## src/rtl/square_bank_controller_if.sv

```systemverilog
// Bus between the button/debounce front end and the square bank controller:
// direction levels, frame tick, selection/load controls and the registered position bank.
interface square_bank_controller_if #(
   parameter int NUM_SQUARES = 4
);
   logic                      btnU, btnL, btnD, btnR;
   logic                      refresh_tick;
   logic                      status;
   logic                      sel_next;
   logic                      load_en;
   logic [3:0]                load_idx;
   logic [19:0]               load_pos;
   logic [20*NUM_SQUARES-1:0] positions;
   logic [3:0]                sel;
   logic [3:0]                step;

   modport master (
      output btnU, btnL, btnD, btnR, refresh_tick, status, sel_next,
             load_en, load_idx, load_pos,
      input  positions, sel, step
   );

   modport slave (
      input  btnU, btnL, btnD, btnR, refresh_tick, status, sel_next,
             load_en, load_idx, load_pos,
      output positions, sel, step
   );
endinterface

```

## src/rtl/square_bank_controller.sv

```systemverilog
// Holds a bank of {y,x} square positions and moves the selected one on frame ticks,
// with hold-to-accelerate stepping and clamp or wrap-around borders.
module square_bank_controller #(
   parameter int NUM_SQUARES = 4,
   parameter int X_MAX       = 640,
   parameter int Y_MAX       = 480,
   parameter int SQUARE_SIZE = 30,
   parameter int STEP_MIN    = 1,
   parameter int STEP_MAX    = 8,
   parameter int ACCEL_TICKS = 4,
   parameter int WRAP        = 0,
   parameter int INIT_Y      = 220
) (
   input logic                     clk,
   input logic                     reset,
   square_bank_controller_if.slave bus
);
   localparam int X_LIM = X_MAX - SQUARE_SIZE;
   localparam int Y_LIM = Y_MAX - SQUARE_SIZE;
   // First held count whose step reaches STEP_MAX; the counter parks there.
   localparam int H_SAT = (STEP_MAX - STEP_MIN) * ACCEL_TICKS + 1;
   localparam int H_W   = $clog2(H_SAT + 2);

   function automatic logic [3:0] step_of(input logic [H_W-1:0] h);
      int s;
      s = STEP_MIN + (int'(h) - 1) / ACCEL_TICKS;
      if (s > STEP_MAX) s = STEP_MAX;
      return 4'(s);
   endfunction

   function automatic logic signed [10:0] axis_delta(input logic plus, input logic minus,
                                                     input logic [3:0] s);
      logic signed [10:0] m;
      m = signed'({7'd0, s});
      if (plus && !minus) return m;
      else if (minus && !plus) return -m;
      else return '0;
   endfunction

   function automatic logic signed [10:0] fit_border(input logic signed [10:0] v,
                                                     input logic signed [10:0] lim);
      if (v < 0) return (WRAP != 0) ? lim : '0;
      else if (v > lim) return (WRAP != 0) ? '0 : lim;
      else return v;
   endfunction

   logic [19:0]        pos_p1 [NUM_SQUARES];
   logic [3:0]         sel_p1;
   logic [3:0]         step_p1;
   logic [H_W-1:0]     h_p1;
   logic               sel_next_p1;

   logic               any_btn_p0, mv_vld_p0, idle_p0, sel_rise_p0;
   logic [H_W-1:0]     h_inc_p0;
   logic [3:0]         step_new_p0, sel_adv_p0;
   logic [19:0]        cur_pos_p0, moved_pos_p0;
   logic signed [10:0] cur_x_p0, cur_y_p0, new_x_p0, new_y_p0;

   // Stage p0: decode the tick, pick the selected square and compute its next position.
   assign any_btn_p0  = bus.btnU | bus.btnL | bus.btnD | bus.btnR;
   assign mv_vld_p0   = bus.refresh_tick & bus.status & any_btn_p0;
   assign idle_p0     = bus.refresh_tick & bus.status & ~any_btn_p0;
   assign sel_rise_p0 = bus.sel_next & ~sel_next_p1;
   assign h_inc_p0    = (h_p1 >= H_W'(H_SAT)) ? h_p1 : h_p1 + H_W'(1);
   assign step_new_p0 = step_of(h_inc_p0);
   assign sel_adv_p0  = (sel_p1 == 4'(NUM_SQUARES - 1)) ? 4'd0 : sel_p1 + 4'd1;

   always_comb begin
      cur_pos_p0 = '0;
      for (int i = 0; i < NUM_SQUARES; i++)
         if (sel_p1 == 4'(i)) cur_pos_p0 = pos_p1[i];
   end

   assign cur_x_p0     = signed'({1'b0, cur_pos_p0[9:0]});
   assign cur_y_p0     = signed'({1'b0, cur_pos_p0[19:10]});
   assign new_x_p0     = fit_border(cur_x_p0 + axis_delta(bus.btnR, bus.btnL, step_new_p0),
                                    11'(X_LIM));
   assign new_y_p0     = fit_border(cur_y_p0 + axis_delta(bus.btnD, bus.btnU, step_new_p0),
                                    11'(Y_LIM));
   assign moved_pos_p0 = {new_y_p0[9:0], new_x_p0[9:0]};

   // Stage p1: registered bank, selection, step and held counter.
   always_ff @(posedge clk or negedge reset) begin
      if (!reset) begin
         for (int i = 0; i < NUM_SQUARES; i++)
            pos_p1[i] <= {10'(INIT_Y), 10'(2 * i * SQUARE_SIZE)};
         sel_p1      <= '0;
         step_p1     <= '0;
         h_p1        <= '0;
         sel_next_p1 <= 1'b0;
      end else begin
         sel_next_p1 <= bus.sel_next;
         if (mv_vld_p0) step_p1 <= step_new_p0;
         else if (idle_p0) step_p1 <= '0;
         // A selection change restarts acceleration even when a move lands in the same cycle.
         if (sel_rise_p0) h_p1 <= '0;
         else if (mv_vld_p0) h_p1 <= h_inc_p0;
         else if (idle_p0) h_p1 <= '0;
         if (sel_rise_p0) sel_p1 <= sel_adv_p0;
         for (int i = 0; i < NUM_SQUARES; i++) begin
            if (bus.load_en && bus.load_idx == 4'(i)) pos_p1[i] <= bus.load_pos;
            else if (mv_vld_p0 && sel_p1 == 4'(i)) pos_p1[i] <= moved_pos_p0;
         end
      end
   end

   for (genvar g = 0; g < NUM_SQUARES; g++) begin : g_pos
      assign bus.positions[20*g +: 20] = pos_p1[g];
   end
   assign bus.sel  = sel_p1;
   assign bus.step = step_p1;
endmodule

```

## src/flat_wrapper.sv

```systemverilog
// flat-port wrapper written by rule: the top's interface ports become plain ports
module square_bank_controller_flat 
#(
   parameter int NUM_SQUARES = 4,
   parameter int X_MAX       = 640,
   parameter int Y_MAX       = 480,
   parameter int SQUARE_SIZE = 30,
   parameter int STEP_MIN    = 1,
   parameter int STEP_MAX    = 8,
   parameter int ACCEL_TICKS = 4,
   parameter int WRAP        = 0,
   parameter int INIT_Y      = 220
)
  (clk, reset, bus_btnU, bus_btnL, bus_btnD, bus_btnR, bus_refresh_tick, bus_status, bus_sel_next, bus_load_en, bus_load_idx, bus_load_pos, bus_positions, bus_sel, bus_step);
  square_bank_controller_if #(.NUM_SQUARES(NUM_SQUARES)) bus_i ();
  input logic clk;
  input logic reset;
  input wire logic [$bits(bus_i.btnU)-1:0] bus_btnU;
  input wire logic [$bits(bus_i.btnL)-1:0] bus_btnL;
  input wire logic [$bits(bus_i.btnD)-1:0] bus_btnD;
  input wire logic [$bits(bus_i.btnR)-1:0] bus_btnR;
  input wire logic [$bits(bus_i.refresh_tick)-1:0] bus_refresh_tick;
  input wire logic [$bits(bus_i.status)-1:0] bus_status;
  input wire logic [$bits(bus_i.sel_next)-1:0] bus_sel_next;
  input wire logic [$bits(bus_i.load_en)-1:0] bus_load_en;
  input wire logic [$bits(bus_i.load_idx)-1:0] bus_load_idx;
  input wire logic [$bits(bus_i.load_pos)-1:0] bus_load_pos;
  output wire logic [$bits(bus_i.positions)-1:0] bus_positions;
  output wire logic [$bits(bus_i.sel)-1:0] bus_sel;
  output wire logic [$bits(bus_i.step)-1:0] bus_step;
  assign bus_i.btnU = bus_btnU;
  assign bus_i.btnL = bus_btnL;
  assign bus_i.btnD = bus_btnD;
  assign bus_i.btnR = bus_btnR;
  assign bus_i.refresh_tick = bus_refresh_tick;
  assign bus_i.status = bus_status;
  assign bus_i.sel_next = bus_sel_next;
  assign bus_i.load_en = bus_load_en;
  assign bus_i.load_idx = bus_load_idx;
  assign bus_i.load_pos = bus_load_pos;
  assign bus_positions = bus_i.positions;
  assign bus_sel = bus_i.sel;
  assign bus_step = bus_i.step;
  square_bank_controller #(.NUM_SQUARES(NUM_SQUARES), .X_MAX(X_MAX), .Y_MAX(Y_MAX), .SQUARE_SIZE(SQUARE_SIZE), .STEP_MIN(STEP_MIN), .STEP_MAX(STEP_MAX), .ACCEL_TICKS(ACCEL_TICKS), .WRAP(WRAP), .INIT_Y(INIT_Y)) u_core (.clk(clk), .reset(reset), .bus(bus_i));
endmodule
```
--- src/rtl/can_tx_pkg.sv ---
// Shared definitions for the CAN transmit scheduler: state encoding and parameter defaults.
package can_tx_pkg;

  localparam int DATA_W_DEF    = 128;
  localparam int CNT_W_DEF     = 6;
  localparam int RETRY_MAX_DEF = 16;

  typedef logic [2:0] state_t;

  localparam state_t ST_IDLE  = 3'd0;
  localparam state_t ST_FETCH = 3'd1;
  localparam state_t ST_LATCH = 3'd2;
  localparam state_t ST_SEND  = 3'd3;
  localparam state_t ST_RETRY = 3'd4;

endpackage

--- src/rtl/can_tx_retry_ctr.sv ---
// Retransmission counter: clear, increment, saturate at all-ones.
// The limit compare exists only when TX_RETRY_LIMIT_EN is defined; otherwise at_limit is tied low.
module can_tx_retry_ctr
  import can_tx_pkg::*;
#(
  parameter int LIMIT = RETRY_MAX_DEF
) (
  input  logic clk,
  input  logic rst_n,
  input  logic clr,
  input  logic inc,
  output logic at_limit
);

  localparam int W = $clog2(LIMIT + 1);

  logic [W-1:0] cnt;

  always_ff @(posedge clk or negedge rst_n) begin
    if (!rst_n) begin
      cnt <= '0;
    end else if (clr) begin
      cnt <= '0;
    end else if (inc && (cnt != '1)) begin
      cnt <= cnt + 1'b1;
    end
  end

`ifdef TX_RETRY_LIMIT_EN
  assign at_limit = (cnt == W'(LIMIT));
`else
  assign at_limit = 1'b0;
`endif

endmodule

--- src/rtl/can_tx_scheduler.sv ---
// CAN transmit scheduler: HPB ahead of FIFO, one frame at a time to the engine, retry sequencing.
// Build option: TX_RETRY_LIMIT_EN makes a frame fail once RETRY_MAX retransmissions are exhausted.
module can_tx_scheduler
  import can_tx_pkg::*;
#(
  parameter int DATA_W    = DATA_W_DEF,
  parameter int CNT_W     = CNT_W_DEF,
  parameter int RETRY_MAX = RETRY_MAX_DEF
) (
  input  logic              sys_clk,
  input  logic              IP2Can_reset_n,
  input  logic [CNT_W-1:0]  fifo_count,
  output logic              fifo_deload,
  input  logic [DATA_W-1:0] fifo_data,
  input  logic              hpb_valid,
  input  logic [DATA_W-1:0] hpb_data,
  output logic              hpb_clr,
  output logic              tx_req,
  output logic [DATA_W-1:0] tx_frame,
  input  logic              tx_done,
  input  logic              tx_arb_lost,
  input  logic              tx_err,
  input  logic              tx_abort,
  output logic              src_hpb,
  output logic              sched_busy,
  output logic              tx_ok,
  output logic              tx_fail
);

  state_t state, state_nx;
  logic   err_evt, end_ok, end_fail, retry_at_limit;

  assign err_evt  = tx_err || tx_arb_lost;
  assign end_ok   = (state == ST_SEND) && tx_done;
  assign end_fail = (state == ST_SEND) && !tx_done &&
                    (tx_abort || (err_evt && retry_at_limit));

  can_tx_retry_ctr #(.LIMIT(RETRY_MAX)) u_retry_ctr (
    .clk      (sys_clk),
    .rst_n    (IP2Can_reset_n),
    .clr      ((state == ST_IDLE) || (state == ST_LATCH)),
    .inc      (state == ST_RETRY),
    .at_limit (retry_at_limit)
  );

  // NOTE: state_nx is defaulted first so no path through the case can infer a latch.
  always_comb begin
    state_nx = state;
    case (state)
      ST_IDLE: begin
        if (hpb_valid)              state_nx = ST_SEND;
        else if (fifo_count != '0)  state_nx = ST_FETCH;
      end
      ST_FETCH: state_nx = ST_LATCH;
      ST_LATCH: state_nx = ST_SEND;
      ST_SEND: begin
        if (tx_done || tx_abort)    state_nx = ST_IDLE;
        else if (err_evt)           state_nx = retry_at_limit ? ST_IDLE : ST_RETRY;
      end
      ST_RETRY: state_nx = ST_SEND;
      default:  state_nx = ST_IDLE;
    endcase
  end

  // Every output is a flop decoded from the next state, so the engine and FIFO see clean edges.
  // NOTE: sequential state uses non-blocking assignments so all flops update from pre-edge values.
  always_ff @(posedge sys_clk or negedge IP2Can_reset_n) begin
    if (!IP2Can_reset_n) begin
      state       <= ST_IDLE;
      fifo_deload <= 1'b0;
      hpb_clr     <= 1'b0;
      tx_req      <= 1'b0;
      tx_frame    <= '0;
      src_hpb     <= 1'b0;
      sched_busy  <= 1'b0;
      tx_ok       <= 1'b0;
      tx_fail     <= 1'b0;
    end else begin
      state       <= state_nx;
      fifo_deload <= (state_nx == ST_FETCH);
      tx_req      <= (state_nx == ST_SEND);
      sched_busy  <= (state_nx != ST_IDLE);
      tx_ok       <= end_ok;
      tx_fail     <= end_fail;
      hpb_clr     <= (end_ok || end_fail) && src_hpb;
      if ((state == ST_IDLE) && hpb_valid) begin
        tx_frame <= hpb_data;
        src_hpb  <= 1'b1;
      end else if (state == ST_LATCH) begin
        tx_frame <= fifo_data;
        src_hpb  <= 1'b0;
      end
    end
  end

endmodule

--- config.mk ---
export PLATFORM = sky130hd
export DESIGN_NAME = can_tx_scheduler
export DESIGN_NICKNAME = d
export VERILOG_FILES = /design/src/rtl/can_tx_pkg.sv /design/src/rtl/can_tx_retry_ctr.sv /design/src/rtl/can_tx_scheduler.sv
export SDC_FILE = /design/constraint.sdc
export NUM_CORES = 1
export LEC_CHECK = 0
export ABC_AREA = 1
export CORE_UTILIZATION = 23
export CTS_BUF_LIST = sky130_fd_sc_hd__clkbuf_8 sky130_fd_sc_hd__clkbuf_16
export DETAILED_ROUTE_END_ITERATION = 8
export GPL_ROUTABILITY_DRIVEN = 0
export PLACE_DENSITY_LB_ADDON = 0.25
export SKIP_LAST_GASP = 1
export SLEW_MARGIN = 40
export SYNTH_ARGS = -nofsm -noshare
export SYNTH_HDL_FRONTEND = slang
export SYNTH_SLANG_ARGS = --single-unit
--- constraint.sdc ---
create_clock -name sys_clk -period 2 [get_ports sys_clk]
set_clock_uncertainty 0.1 [all_clocks]
set_input_delay 0.4 -clock sys_clk [delete_from_list [all_inputs] [get_ports sys_clk]]
set_output_delay 0.4 -clock sys_clk [all_outputs]
set_load 0.005 [all_outputs]
==> results by group <==
CTS
  • Post-cts gate resize count: 0
  • Clk Tree Root Cell: sky130_fd_sc_hd__clkbuf_16
  • Maximum level of the CTS H-tree: 4
  • Clock transition at the registers of the reported paths: approximately 0.07 ns
  • Clock insertion delay at the later pin of the skew report: just over 0.4 ns
  • Clock tree from TritonCTS: built
  • Number of clock buffers inserted by TritonCTS: 17
  • Clk buf depth: 2
  • Clock sink count: 138
  • Hold buffer count at cts: 1
  • Setup Fix Bufs, Post-CTS: 0

Drt
  • Routed vias/inst: around 4.6
  • Routed wire length: roughly 26000 um
  • Post-route ant nets: 0
  • Detailed-route wire length per cell: 16.8 um
  • Total vias in the final route: 7111
  • Number of violations reported at the end of detailed-routing iteration 0: around 460
  • Remaining design rule violation count: 0
  • Router iterations before antenna repair: 5

Timing
  • Worst-case headroom to the max-slew limit: 73.2%
  • Period Utilization, post-route: 92.8%
  • Final worst setup slack: 0.144 ns
  • Actual slew at the worst max-slew pin: between 0.4 and 0.5 ns
  • F_max: 539 MHz
  • Tightest hold margin: 0.367 ns
  • Count of endpoints failing setup in the final report: 0
  • Final-report max-slew violation count: 0
  • RSZ-0062 raised after global routing: no
  • Min cycle time layout: 1.86 ns
  • Final Hold Viols: 0
  • Setup TNS after final layout: 0 ns

Worst setup path
  • Setup slack, reg-to-reg: 0.28 ns
  • Worst endpoint data arrival time: 1.36 ns
  • Number of cells on the worst reg-to-reg path: 5
  • Setup CP Type: reg -> out
  • Worst r2r dst: tx_frame[66]$_DFFE_PN0P_
  • Chain of cells forming the critical path: clkdlybuf4s50_1
  • Count of buffering cells on the critical path with inverters included: 1
  • Largest delay contributor family on the critical path: buffers and inverters
  • Worst setup path end: tx_frame[19]
  • Delay of the slowest cell on the worst path: 0.52 ns
  • Required time of the critical path: around 1.5 ns
  • Crit. Startpoint: tx_frame[19]$_DFFE_PN0P_
  • Reg-to-Reg Start: state[0]$_DFF_PN0_
  • Capturing element type of the critical path: output port
  • Largest fanout on the critical path: 2
  • Logic depth of the worst path, buffers included: 1
  • Critical path's slowest cell: sky130_fd_sc_hd__clkdlybuf4s50_1
  • Critical Path Start Type: flip-flop

Floorplanning
  • Die area: 28700 um2
  • IO Pins: 404
  • Initial core utilization: 23.6%
  • Cell row count: 60
  • Die Width: 169 um
  • Core ar.: 27300 um2
  • Die extent in y: 169 um

Global routing
  • Initial antenna violation count: 0
  • Largest net degree at the start of global routing: 77
  • Aggregate global-route resource usage: between 15 and 20%
  • Vias in the first global route: 6810
  • Global-route wire length before repair: 39800 um
  • Global route total overflow: 0

Cells and area
  • Area of the multi-input gates: 2590 um2
  • Area growth from synthesis to layout: 81.1%
  • Area used by sequential logic in the layout: between 3000 and 4000 um2
  • Number of standard cells in the final layout excluding fillers: 1539
  • # diodes: 0
  • Fraction of final layout cells with drive strength greater than 1: ~6.1%
  • Final-stage net count: approximately 1400
  • Fill cell total of the finished layout: 2737

Yosys
  • Post-synth cell types: 14
  • Post-synthesis async set-or-reset flop share: 100%
  • Cell taking the most area after synthesis: sky130_fd_sc_hd__dfrtp_1
  • Count of warnings emitted by yosys: 0
  • Average instance area after synthesis: 8.40 um2
  • Flops & latches, synth: about 140
  • Area contributors post-synth: sky130_fd_sc_hd__dfrtp_1 (54%), sky130_fd_sc_hd__a31oi_1 (12%), sky130_fd_sc_hd__nand3_1 (10%), sky130_fd_sc_hd__nor2_1 (8.5%), sky130_fd_sc_hd__nand2_1 (8.3%)
  • Number of synthesized flops with an enable pin: 0
  • Most used standard cell by instance count after synthesis: sky130_fd_sc_hd__nor2_1
  • Mapped Cells: 767
  • Predominant post-synthesis flop cell: sky130_fd_sc_hd__dfrtp_1
  • Post-synthesis instance area: between 6000 and 7000 um2
  • Share of synthesized area occupied by flip-flops and latches: 53.6%
  • Cell types with the highest counts after synthesis: sky130_fd_sc_hd__nor2_1 (146), sky130_fd_sc_hd__nand2_1 (142), sky130_fd_sc_hd__dfrtp_1 (138)
  • Fraction of synthesized cell area taken by the top area cell type: a little over half
  • Net count of the mapped netlist: 1036

Pwr
  • P per Cell Area: 1500 nW/um2
  • Leakage power: 0.00489 uW
  • Overall power: 17500 uW
  • Worst-case vdd ir drop: ~0.50 mV

Worst hold path
  • Hold Path Class: in -> async

Placement
  • Post-Place Worst Slack: 0.115 ns
  • DP Cell Count: 1506
  • HPWL after detailed placement: 18300 um
  • Number of port buffers: 403

Status
  • Result of the run: finished clean

Job
  • Max-cap viol count: 0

++++++++

• _Problem to work on_
Count the lines of the listing above in which the word "time" appears; state only the count.

• _Answer area_
4